CPallini 5-Jan-11 3:28am
And what are your problems (should we guess?)?
Sandeep Mewara 5-Jan-11 3:31am
What problem?
james mcwalters 5-Jan-11 3:38am
im trying to change card.dll to CardGames.dll in this code so that the program builds the cards from the microsoft CardGames.dll in windows vista. when i debug i have no error but it tells me Unable to load DLL 'cards.dll': The specified module could not be found. (Exception from HRESULT: 0x8007007E)
Dalek Dave 5-Jan-11 3:49am
Minor Edir for Grammar.
Yusuf 5-Jan-11 12:25pm
@Dalek. Thank you for ediRing it for grammer :-)

You did not explain the problem, but you should not dispose from destructor. The moment of the destruction is uncertain (because of GC).
In your case, don't use destructor at all. (In .NET writing destructors is much less typical.)

The disposal should be built from the Form (or Windows) Dispose calling all children in chain.


Please explain your problem to get further advice.

Thanks to Question clarification by James I can see this advice is unrelated to his immediate problem. Still this advice is valid.

I'll post a separate Answer to help sorting out of the problem with "Cards.DLL", please see.

Dalek Dave 5-Jan-11 3:50am
I think you are right in working out what his problem is.
A shame the OP didn't say! :)
james mcwalters 5-Jan-11 3:59am
I don't have time for grammar after all I didn't graduate from high school, but I read and teach myself daily and I sure don't worry about what anyone else thinks. All I know is that I type with one finger and I get the job done.!!!
Sorry James, now you don't have time to ask questions with wrong grammar.
"Getting job done" is questionable. I can see it is not done.

However, you grammar is not so bad. Thank you for extra explanation.
Perhaps you just need more fingers. :-)
Ok, this answer is updated -- still valid. My new answer addresses the problem of "Cards.DLL"; please see.
Thanks to additional explanation of the problem by James, another problem is missing "Cards.DLL".

James, first of all, you never gave us a piece of code where "Cards.DLL" is attempted to load. It's very easy to make a mistake in it.

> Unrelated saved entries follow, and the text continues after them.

$ cat config.mk
export PLATFORM = sky130hd
export DESIGN_NAME = cfg_stream_parser
export DESIGN_NICKNAME = d
export VERILOG_FILES = /design/src/rtl/cfg_parse_pkg.sv /design/src/rtl/cfg_marker_match.sv /design/src/rtl/cfg_len_capture.sv /design/src/rtl/cfg_stream_parser.sv
export SDC_FILE = /design/constraint.sdc
export NUM_CORES = 1
export LEC_CHECK = 0
export BUFFER_PORTS_ARGS = -buffer_cell sky130_fd_sc_hd__buf_2
export CORE_ASPECT_RATIO = 1.4
export CORE_UTILIZATION = 51
export CTS_CLUSTER_SIZE = 14
export DETAILED_ROUTE_END_ITERATION = 16
export GPL_ROUTABILITY_DRIVEN = 0
export PLACE_DENSITY = 0.74
export SYNTH_ARGS = -nofsm -noshare
export SYNTH_HDL_FRONTEND = slang
export SYNTH_SLANG_ARGS = --single-unit
$ cat constraint.sdc
create_clock -name clk -period 3.2 [get_ports clk]
set_input_delay 0.64 -clock clk [delete_from_list [all_inputs] [get_ports clk]]
set_output_delay 0.64 -clock clk [all_outputs]
set_load 0.02 [all_outputs]
$ cat src/rtl/cfg_parse_pkg.sv
package cfg_parse_pkg;

    typedef enum logic [3:0] {
        ST_HUNT,
        ST_LEN,
        ST_HCHK,
        ST_START,
        ST_DATA,
        ST_FCHK,
        ST_EXT,
        ST_TAIL,
        ST_DONE,
        ST_FAULT
    } pst_e;

    localparam logic [7:0] BYTE_ONES   = 8'hFF;
    localparam logic [7:0] BYTE_SYNC   = 8'hF2;
    localparam logic [7:0] BYTE_CHECK  = 8'hD2;
    localparam logic [7:0] BYTE_OPEN   = 8'hFE;
    localparam int         LEN_BYTES   = 3;
    localparam int         EXT_BYTES   = 5;
    // position inside the write-extension run that carries the check value
    localparam int         EXT_CHK_POS = 1;

endpackage

$ cat src/rtl/cfg_marker_match.sv
module cfg_marker_match
    import cfg_parse_pkg::*;
#(
    parameter bit ALT_START = 1'b0,
    parameter int IDX_W     = 3
) (
    input  pst_e             state,
    input  logic [IDX_W-1:0] idx,
    input  logic [7:0]       byte_in,
    output logic             match
);

    logic [7:0] open_byte;
    logic [7:0] exp_byte;
    logic       checked;

    generate
        if (ALT_START) begin : g_open_ones
            assign open_byte = BYTE_ONES;
        end else begin : g_open_std
            assign open_byte = BYTE_OPEN;
        end
    endgenerate

    always_comb begin
        exp_byte = BYTE_ONES;
        checked  = 1'b1;
        unique case (state)
            ST_HCHK:  exp_byte = BYTE_CHECK;
            ST_FCHK:  exp_byte = BYTE_CHECK;
            ST_START: exp_byte = open_byte;
            ST_EXT:   exp_byte = (idx == IDX_W'(EXT_CHK_POS)) ? BYTE_CHECK : BYTE_ONES;
            ST_TAIL:  exp_byte = BYTE_ONES;
            default:  checked  = 1'b0;
        endcase
        match = !checked || (byte_in == exp_byte);
    end

endmodule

As far as I can see, "Cards.dll" is a native library, not .NET assembly.
As your Question has a tag "C#", you want to use this library in your assembly.

It can be loaded and accessed via System.Runtime.InteropServices[^].

You need to know entry points of every function you want to export from "Cards.DLL", exact name (non-mangled, as it appears in DLL dump) complete profile of each one (translated into C#). You also need to have a correct path to the DLL, relative to your starting assembly location (or absolute).

If you have all that, you need to apply the attribute System.Runtime.InteropServices.DllImportAttribute ([^]) to each function to be imported.

As the function may contain parameter or return types different from .NET types, each such parameter may need application of the attribute
System.Runtime.InteropServices.MarshalAsAttribute ([^]).

In some cases, default marshalling works (such as marshalling between System.String and null-terminated strings, either Unicode or ANSI), so such parameters require no attribute. In other cases, System.Runtime.InteropServices.MarshalAsAttribute is needed (see its constructor [^]) and the type System.Runtime.InteropServices.UnmanagedType,[^]).

In more complex cases, creation of custom Marshalling may be required.

For further advice, exact profiles of the functions is needed. It can be very easy to export them (more typical case), very difficult (not very typical case) or somewhere in between (fairly typical case).

My first advice about the use of Dispose is unrelated to the problem of "Cards.DLL", but still valid -- you should change the schema of disposal. That's why I'm posting a second answer.